There are few more potent combinations than lawyers and journalists in the United States today. Together they can demonize, loot and even bankrupt the largest industry. And do so based on the flimsiest evidence. But the tide is turning, as evidenced by the decision of U.S. District Court Judge Louis Bechtle to bar junk testimony in the fen-phen diet-drug litigation.

Three years ago, studies linked the appetite suppressant fenfluramine to heart valve damage. Six million people had taken fenfluramine (or the related dexfenfluramine), often along with phentermine, a separate product which increases the calorie burn rate, creating a combination known as fen-phen. The Food and Drug Administration quickly ordered fenfluramine’s withdrawal from the market.

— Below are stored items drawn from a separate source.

This design comes from an exercise in tuning for small area and a short achievable clock period on the open sky130 flow, not from production work. Power figures rest on the tool's default switching activity, not on a simulated workload.

== job 881 ==
## wb_order_restorer
module wb_order_restorer
#(
  parameter int DEPTH = 8,
  parameter int XLEN  = 32
) (
  input  logic                    clk,
  input  logic                    rst_i,
  input  logic                    in_valid_i,
  output logic                    in_ready_o,
  input  logic                    order_change_i,
  input  logic                    l1_valid_i,
  input  logic [XLEN-1:0]         l1_pc_i,
  input  logic [rv_pkg::REG_ADDR_W-1:0]   l1_rd_i,
  input  logic                    l1_we_i,
  input  logic [XLEN-1:0]         l1_data_i,
  input  logic                    l2_valid_i,
  input  logic [XLEN-1:0]         l2_pc_i,
  input  logic [rv_pkg::REG_ADDR_W-1:0]   l2_rd_i,
  input  logic                    l2_we_i,
  input  logic [XLEN-1:0]         l2_data_i,
  output logic                    c0_valid_o,
  output logic [XLEN-1:0]         c0_pc_o,
  output logic [rv_pkg::REG_ADDR_W-1:0]   c0_rd_o,
  output logic                    c0_we_o,
  output logic [XLEN-1:0]         c0_data_o,
  output logic                    c1_valid_o,
  output logic [XLEN-1:0]         c1_pc_o,
  output logic [rv_pkg::REG_ADDR_W-1:0]   c1_rd_o,
  output logic                    c1_we_o,
  output logic [XLEN-1:0]         c1_data_o,
  input  logic                    commit_ready_i,
  output logic [$clog2(DEPTH):0]  occupancy_o
);
Size: roughly 1600 cells after synthesis, roughly 590 flip-flops, ~290 I/O pins, about 25000 um2 of cells after synthesis.
Settings: LEC_CHECK=0, CAP_MARGIN=20, CORE_MARGIN=2, CORE_UTILIZATION=40, SETUP_SLACK_MARGIN=2.3, SLEW_MARGIN=20; clock period 4.6 ns.
standard.sh (not shown) runs the stock make flow with config.mk's settings and CLKGATE_MAP_FILE= SYNTH_SCRIPT=/design/flow/synth_recipe.tcl, a recipe that flattens the netlist after the stock synthesis.
==> flow/flow/run.sh <==
#!/bin/bash
# Standard synthesis and layout (the standard.sh), except that the delay
# cells (clkdlybuf4s*, dlygate*, dlymetal*) are kept out of placement, port
# buffering and repair, so ports get plain buffers. Synthesis runs first,
# unchanged. Each tool's output goes to a log file in this folder.
set -euo pipefail
bash standard.sh synth > synth.log 2>&1
dly=""
for c in clkdlybuf4s15_1 clkdlybuf4s15_2 clkdlybuf4s18_1 clkdlybuf4s18_2 \
         clkdlybuf4s25_1 clkdlybuf4s25_2 clkdlybuf4s50_1 clkdlybuf4s50_2 \
         dlygate4sd1_1 dlygate4sd2_1 dlygate4sd3_1 \
         dlymetal6s2s_1 dlymetal6s4s_1 dlymetal6s6s_1; do
  dly="$dly sky130_fd_sc_hd__$c"
done
# the platform's config.mk appends its own list with +=
export DONT_USE_CELLS="$dly"
bash standard.sh > layout.log 2>&1
> inputs changed (job 881 -> job 8830)
Settings: SETUP_SLACK_MARGIN now 3.1, was 2.3.
==> flow/run.sh (new file) <==
#!/bin/bash
# synth_recipe.tcl (not shown) runs the flow's synth.tcl, then flattens the netlist and writes it again
# the make line also repeats each setting of config.mk as NAME=value (left out here)
make -C /OpenROAD-flow-scripts/flow DESIGN_CONFIG=/design/flow/config.mk WORK_HOME=/design/flow/orfs CLKGATE_MAP_FILE= SYNTH_SCRIPT=/design/flow/synth_recipe.tcl finish
removed: flow/flow/run.sh
removed: flow/standard.sh
[summary]
- Job 881 has a lower post-layout net count than job 8830.
- Comparing job 8830 and job 881, the lower number of antenna violations at the first check in global routing is on job 881.
- First-iteration detailed-routing DRC count, job 8830 and job 881: smaller value in job 881
- From job 881 to job 8830 the numbers moved as follows: clock network contribution to total cell area has decreased, placer congestion estimate shrank by 0.0043, global-route usage over all layers rose by 11 points.
This is an optimization exercise on Yosys and OpenROAD, whose aim is small area, not a production implementation.
Only simulation tests tie the RTL to the original design; equivalence was not proved.
Power and IR drop assume default switching activity.

==> run C: inputs <==
==> flow/design.v <==
`timescale 1ns/1ps
module csr_tracker
(
   input  logic        clk,
   input  logic        reset_n,
   input  logic        bus_read,
   input  logic        bus_write,
   input  logic [31:0] bus_address,
   input  logic [63:0] bus_writedata,
   input  logic [7:0]  bus_byteenable,
   output logic [63:0] bus_readdata,
   output logic        bus_readdatavalid,
   output logic        bus_waitrequest,
   input  logic        mig_en,
   input  logic [27:0] mig_pfn,
   output logic [31:0] page_query_rate,
   output logic [63:0] cxl_start_pa,
   output logic [63:0] cxl_addr_offset,
   output logic [32:0] addr_lb,
   output logic [32:0] addr_ub
);
   logic st_wr, st_r1, st_r2, st_rd, st_idle;
   assign st_idle = !(st_wr | st_r1 | st_r2 | st_rd);
   logic is_reg, is_hot;
   logic [4:0] idx;
   assign is_reg = (bus_address[21:8] == 14'd0);
   assign is_hot = (bus_address[21:15] == 7'd1);
   assign idx    = bus_address[7:3];
   always_ff @(posedge clk) begin
      if (!reset_n) begin
         st_wr <= 1'b0;
         st_r1 <= 1'b0;
         st_r2 <= 1'b0;
         st_rd <= 1'b0;
      end else begin
         st_wr <= st_idle & bus_write;
         st_r1 <= st_idle & bus_read & !bus_write;
         st_r2 <= st_r1 & is_hot;
         st_rd <= (st_r1 & !is_hot) | st_r2;
      end
   end
   assign bus_waitrequest   = !(st_wr | st_rd);
   assign bus_readdatavalid = st_rd;
   logic freeze;
   assign freeze = (st_idle & bus_read & !bus_write) | st_r1;
   logic [63:0] mask, wmask;
   always_comb
      for (int b = 0; b < 8; b++) mask[8*b +: 8] = {8{bus_byteenable[b]}};
   assign wmask = bus_writedata & mask;
   logic reg_wr;
   assign reg_wr = st_idle & bus_write & is_reg;
   logic [63:0] regs [8:31];
   logic [63:0] wdata_r;
   assign wdata_r = wmask & {64{reset_n}};
   always_ff @(posedge clk) begin
      for (int i = 8; i < 32; i++) begin
         if (!reset_n || (reg_wr && idx == 5'(i))) regs[i] <= wdata_r;
      end
   end
   assign page_query_rate = regs[8][31:0];
   assign cxl_start_pa    = regs[10];
   assign cxl_addr_offset = regs[14];
   assign addr_lb         = regs[15][32:0];
   assign addr_ub         = regs[16][32:0];
   logic [63:0] cnt;
   logic [1:0]  pend;
   logic        preset_cnt;
   assign preset_cnt = reg_wr && idx == 5'd3;
   always_ff @(posedge clk) begin
      if (!reset_n) begin
         cnt  <= '0;
         pend <= '0;
      end else if (preset_cnt) begin
         cnt  <= wmask;
         pend <= '0;
      end else if (freeze) begin
         pend <= pend + 2'(mig_en);
      end else begin
         cnt  <= cnt + 64'(pend);
         pend <= 2'(mig_en);
      end
   end
   logic [27:0] last_pfn, last_snap;
   logic        last_tag;
   always_ff @(posedge clk) begin
      if (!reset_n) begin
         last_pfn  <= '0;
         last_snap <= '0;
         last_tag  <= 1'b0;
      end else begin
         if (mig_en) last_pfn <= mig_pfn;
         if (!freeze) begin
            last_snap <= last_pfn;
            last_tag  <= 1'b1;
         end
      end
   end
   logic        hot_wr;
   logic [31:0] hot_pfn;
   logic [20:0] win_page;
   assign win_page = mig_pfn[20:0] + regs[14][32:12];
   always_ff @(posedge clk) begin
      if (!reset_n) hot_wr <= 1'b0;
      else          hot_wr <= mig_en && (mig_pfn != '1);
      hot_pfn <= 32'(win_page) + regs[10][43:12];
   end
   logic [31:0] mem [64];
   logic [5:0]  wr_idx, widx_snap;
   logic        clear, ovf_a, ovf_b;
   assign clear = reg_wr && idx == 5'd11 && (wmask != '0);
   always_ff @(posedge clk) begin
      if (hot_wr && !clear) mem[wr_idx] <= hot_pfn;
   end
   always_ff @(posedge clk) begin
      if (!reset_n) begin
         wr_idx <= '0;
         ovf_a  <= 1'b0;
      end else begin
         ovf_a <= 1'b0;
         if (clear) begin
            wr_idx <= '0;
         end else if (hot_wr) begin
            wr_idx <= wr_idx + 1'b1;
            ovf_a  <= (wr_idx == 6'd63);
         end
      end
   end
   logic [15:0] ovf;
   logic        preset_ovf;
   assign preset_ovf = reg_wr && idx == 5'd6;
   always_ff @(posedge clk) begin
      if (!reset_n) begin
         ovf       <= '0;
         ovf_b     <= 1'b0;
         widx_snap <= '0;
      end else begin
         if (!freeze) widx_snap <= wr_idx;
         if (preset_ovf) begin
            ovf   <= wmask[63:48];
            ovf_b <= 1'b0;
         end else if (freeze) begin
            ovf_b <= ovf_b | ovf_a;
         end else begin
            ovf   <= ovf + 16'(ovf_b);
            ovf_b <= ovf_a;
         end
      end
   end
   logic [31:0] ring_q;
   always_ff @(posedge clk) begin
      if (st_idle) ring_q <= mem[bus_address[8:3]];
   end
   logic [63:0] rval;
   always_comb begin
      rval = '0;
      if (is_reg) begin
         case (idx)
            5'd3:    rval = cnt;
            5'd5:    rval = {last_tag ? 4'h9 : 4'h0, last_snap, 32'h0};
            5'd6:    rval = {ovf, 6'h0, 10'(widx_snap), 32'h0};
            5'd0, 5'd1, 5'd2, 5'd4, 5'd7: rval = '0;
            default: rval = regs[idx];
         endcase
      end else if (is_hot) begin
         rval = {16'h7469, bus_address[15:0], ring_q};
      end else begin
         rval = {32'hFEDCBA00, bus_address[15:0], 16'hABCD};
      end
   end
   assign bus_readdata = rval & mask;
endmodule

Bad publicity followed, abetted by trial attorneys, who began running magazine and newspaper ads, hitting TV talk shows, creating Web sites, and organizing lawyer networks. As defense attorney David Bernick put it, the trial bar was “investing in litigation rather than pursuing it.”

A legal deluge followed: thousands of individual suits backed by massive class actions. Caught in the backwash was phentermine, even though research fingered only fenfluramine. Sue anyone with a deep pocket is the trial bar’s chief operating principle.

Phen litigants have had an increasingly difficult time, however. Two years ago, judges in the states of Arkansas, New Jersey and Washington dismissed claims against phentermine.

Courts in Massachusetts, Mississippi and Texas did the same last year. For instance, Mississippi’s County Circuit Judge Lamar Pickard directed a verdict for the defendant, explaining: “that no evidence was admitted that phentermine may cause any injury alleged by plaintiff, there is no substantial evidence, and indeed not a scintilla of evidence, of proximate cause as to phentermine.”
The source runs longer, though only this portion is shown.